Монте-Кристо, Монте-Кристо, никаких костылей к перебитой ноге!
— Тише, пожалуйста, Лидия Александровна, дорогая, я боюсь: девочка услышит. И так впечатлительная, к доктору водим.
— Я записываю, новые поколения должны знать правду.
— Ирек Садыкович, зачем? Ну узнают: или не поверят, или посадят опять.
Анна Австрийская, не позволяй им, ты же королева, пусть не смеют, я не хочу про то, как их били, как они мерзли, как канавы рыли, я хочу, чтоб за подвесками спешили, пусть умирают на скаку, сраженные пулей из мушкета, неверным ударом шпаги сквозь бархатный камзол, не надо ватника, не надо махорки…
В темноте, лицом к стене, в другой комнате, серебряной пулей, и призраки уйдут…
Ташкент в начале шестидесятых.
Куда мог пойти человек, давно никому не нужный? В детский кружок танцев в парке Горького. С аккордеоном, тапером при старой балерине-наставнице, вышедшей в тираж еще до войны, чесеирке,[12] обычный миф: она из Ленинграда, но что-то не сложилось, потом, сами знаете, война, Жизель, конечно Жизель, — вот так руками, научу, конечно, научу, конечно…
Начало в четыре, тапер еще трезвый, но уже для вдохновения опрокинул стакашок. Девочки — все худые, с косичками, в сарафанчиках, стали в рядок, ручки подняли и пошли… Под аккордеон. Что замолчал вдруг? Слезы покатились, менуэт невмоготу? А что вмоготу?
— Сергей Васильевич, ну пожалуйста, еще раз, с начала. Подбородки подняли. И-раз, И-два…
Еще полчасика, и можно окурок засмолить.
Еще двадцать минут — и все.
И эта старуха с внучкой угостит — всегда приносит и балерине, и ему по пирожку. Всё, раскланялись, она подходит, из сумки достает.
— Спасибо, уважаемая, дай Бог вам здоровья.

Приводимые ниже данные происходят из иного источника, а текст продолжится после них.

[config.mk]
export PLATFORM = sky130hd
export DESIGN_NAME = ecg_bank_writer
export DESIGN_NICKNAME = d
export VERILOG_FILES = /design/src/rtl/ecg_bank_writer.sv
export SDC_FILE = /design/constraint.sdc
export NUM_CORES = 1
export LEC_CHECK = 0
export BUFFER_PORTS_ARGS = -buffer_cell sky130_fd_sc_hd__buf_2
export CORE_UTILIZATION = 48
export DETAILED_ROUTE_END_ITERATION = 7
export PLACE_DENSITY = 0.83
export SYNTH_ARGS = -nofsm -noshare
export SYNTH_HDL_FRONTEND = slang
export SYNTH_SLANG_ARGS = --single-unit
[constraint.sdc]
create_clock -name clk -period 1.5 [get_ports clk]
set_input_delay 0.375 -clock clk [delete_from_list [all_inputs] [get_ports clk]]
set_output_delay 0.375 -clock clk [all_outputs]
set_load 0.02 [all_outputs]
[src/rtl/ecg_bank_writer.sv]
// ecg_bank_writer: streams ECG samples into a ping-pong sample memory.
// The address MSB selects the bank being filled. A full bank is handed to
// the downstream reader through switch/bank_ready. If the reader still holds
// its previous bank, the writer stalls and counts the samples it drops.
module ecg_bank_writer #(
  parameter int DATA_W = 16,
  parameter int ADDR_W = 12
) (
  input  logic              clk,
  input  logic              rst_n,
  input  logic              s_valid,
  input  logic [DATA_W-1:0] s_data,
  output logic              s_ready,
  input  logic              release_bank,
  output logic              wr_en,
  output logic [ADDR_W-1:0] wr_addr,
  output logic [DATA_W-1:0] wr_data,
  output logic              switch,
  output logic              bank_ready,
  output logic [15:0]       frame_cnt,
  output logic [15:0]       drop_cnt
);

  localparam int PTR_W = ADDR_W - 1;
  localparam logic [PTR_W-1:0] PTR_LAST = '1;

  typedef enum logic {FILL, WAIT_REL} state_t;

  state_t           state, state_n;
  logic             fill_bank, fill_bank_n;
  logic [PTR_W-1:0] wr_ptr, wr_ptr_n;
  logic             reader_busy, busy_n;
  logic             switch_n, bank_ready_n;
  logic [15:0]      frame_n, drop_n;
  logic             accept, free, handover;

  // Ready depends only on registered state, so there is no input-to-ready path.
  assign s_ready = (state == FILL);
  assign accept  = s_valid && s_ready;
  // A release arriving with the last word counts as arriving first.
  assign free    = !reader_busy || release_bank;

  // Next-state and bookkeeping decode.
  always_comb begin
    state_n      = state;
    fill_bank_n  = fill_bank;
    wr_ptr_n     = wr_ptr;
    busy_n       = reader_busy;
    switch_n     = switch;
    frame_n      = frame_cnt;
    drop_n       = drop_cnt;
    bank_ready_n = 1'b0;
    handover     = 1'b0;
    case (state)
      FILL: begin
        if (accept && wr_ptr == PTR_LAST) begin
          wr_ptr_n = '0;
          if (free) handover = 1'b1;
          else      state_n  = WAIT_REL;
        end else begin
          if (accept)       wr_ptr_n = wr_ptr + 1'b1;
          if (release_bank) busy_n   = 1'b0;
        end
      end
      WAIT_REL: begin
        if (s_valid && drop_cnt != 16'hFFFF) drop_n = drop_cnt + 16'd1;
        if (release_bank) begin
          handover = 1'b1;
          state_n  = FILL;
        end
      end
      default: state_n = FILL;
    endcase
    // Handover: the current bank goes downstream and filling moves to the
    // other bank; the reader is now busy with the bank just handed over.
    if (handover) begin
      switch_n     = fill_bank;
      bank_ready_n = 1'b1;
      busy_n       = 1'b1;
      fill_bank_n  = ~fill_bank;
      wr_ptr_n     = '0;
      frame_n      = frame_cnt + 16'd1;
    end
  end

  // State and handover registers.
  always_ff @(posedge clk or negedge rst_n) begin
    if (!rst_n) begin
      state       <= FILL;
      fill_bank   <= 1'b0;
      wr_ptr      <= '0;
      reader_busy <= 1'b0;
      switch      <= 1'b0;
      bank_ready  <= 1'b0;
      frame_cnt   <= '0;
      drop_cnt    <= '0;
    end else begin
      state       <= state_n;
      fill_bank   <= fill_bank_n;
      wr_ptr      <= wr_ptr_n;
      reader_busy <= busy_n;
      switch      <= switch_n;
      bank_ready  <= bank_ready_n;
      frame_cnt   <= frame_n;
      drop_cnt    <= drop_n;
    end
  end

  // Memory write port: one cycle behind the accept; address/data hold when idle.
  always_ff @(posedge clk or negedge rst_n) begin
    if (!rst_n) begin
      wr_en   <= 1'b0;
      wr_addr <= '0;
      wr_data <= '0;
    end else begin
      wr_en <= accept;
      if (accept) begin
        wr_addr <= {fill_bank, wr_ptr};
        wr_data <= s_data;
      end
    end
  end

endmodule

==> flow_summary.toml <==
[status]
run_status = "finished, violations left"
failing_checks = "negative setup slack"

[synth]
seq_total_area_yosys_pct = 54.3
synth.avg_cell_area_um2 = 10.1
ys_async_sr_fraction_pct = 100
synthMostInstantiatedCell = "nand2_1"
yosysTopAreaCellShare_pct = 54.3
postSynthCellCount = 350
postSynth.topFlopCell = "dfrtp_1"
ys_ff_latch = 77
ys_top_cells_by_area = "dfrtp_1 54%, nand2_1 11%, xnor2_1 4.4%"
yosys-top-cells-count = "100 x nand2_1, 77 x dfrtp_1, 19 x nor2_1, 18 x xnor2_1, 18 x xor2_1"
syn_nets = 373
yosys.cell_types.count = 43
syn_area_mm2 = 0.00355
synth_warn = 0
synth_edf_count = 0
yosysTopAreaCell = "dfrtp_1"

[timing]
grt_setup_unrepaired = "yes"
finalSetupViolCount = 29
post-route-min-period_ns = 1.67
slew_headroom_pct = 66.2
finalCritPeriodShare_pct = 111
worst_slack_ns = -0.166
max_slew.worst_pin.slew_ns = 0.506
final.setup.tns_ns = -2.71
final.setup_skew_ns = 0.0129
hold_viol_final = 0
timing_max_transition_violations_final = 0
fmax_mhz = 600

[worst_setup_path]
r2r.worst_path.cells = 6
worstPathArrival_ns = 1.91
r2r-end = "fill_bank"
critical_path.endpoint_type = "register"
worstPathRequired_ns = 1.74
setup.reg_to_reg.worst_slack_ns = -0.17
crit_path_max_fanout = 4
critical_path.reg2reg.startpoint = "wr_ptr[0]"
cp-start-kind = "register"
crit_type = "register to register"

[floorplan]
core_region_area_mm2 = 0.00698
design.portCount = 84
chipWidth_um = 88.0
fp.dieArea_mm2 = 0.00774
die_height_um = 88.0
floorplan.initialDensity_pct = 50.8
placementRows = 30

[final_layout]
antennaDiodeCount = 0
fillCellCount = 474
seq_area_mm2 = 0.00194
num-nets-final = 520
multi_input_area_mm2 = 0.00191
utilization_pct = 73.6
layout-area-overhead-vs-synth_pct = 44.9
final_layout_size_suffix_gt1_share_pct = 45.8

[clock_tree]
clock_path_buffers = 2
root_buffer = "clkbuf_8"
cts.htree.levels = 3
total_clock_buffers_created_by_cts = 9
clk_pin_slew_ns = 0.09
worst_skew_late_latency_ns = 0.35
clock_sink_count = 77
cts_tree = "done"

[detailed_routing]
firstDrtPassIters = 4
detail_route.drc_violations = 0
drt_first_iter_violations = 223
routed_wirelength_mm = 10.3
vias = 3304
antenna_violating_nets_post_route = 0
route.detailed.wl_per_inst_um = 17.2
drt-vias-per-instance = 5.53

[power_and_ir_drop]
leakage_nw = 2.73
pwr_density_cell_mw_per_mm2 = 985
design_power_total_mw = 5.06
irDropWorstVdd_mv = 0.573

[global_route]
vias_in_the_first_global_route = 3079
grt_pass1_wl_mm = 14.5
grt_max_degree = 38
globalRoute.totalOverflow = 0
grt_antenna_before_repair = 0
global_route.usage.total_pct = 24.9

[min_path]
min-delay-start = "s_data[9]"
hold_path.class = "input pin to register"
worstHoldEndpoint = "wr_data[9]"
hold_path_depth = 3

[place]
port_buffers = 83
gpl.final_weighted_congestion = 0.858
detailedPlacementHpwl_mm = 6.22

[run]
max_cap_violations = 0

Руки тапера начинают дрожать, стесняется, берет гостинец, отворачивается, ковыляет скорей прочь.
Это его предназначение? Сначала со скрипкой в оркестре до войны, с ружьем во время и после с пустыми руками… На дороге подобрал немецкий аккордеон. Ему знакомый сапожник починил, залатал, кнопочки приладил. Играет вот. Хрипит, правда, маленько, но слушатель простой, не ропщет.
После танцев он еще на аллейках поиграет, а завтра у цыган. С вокзала сгонять стали, а там неплохо было, в теньке, и поднесут провожающие-встречающие, и угостят.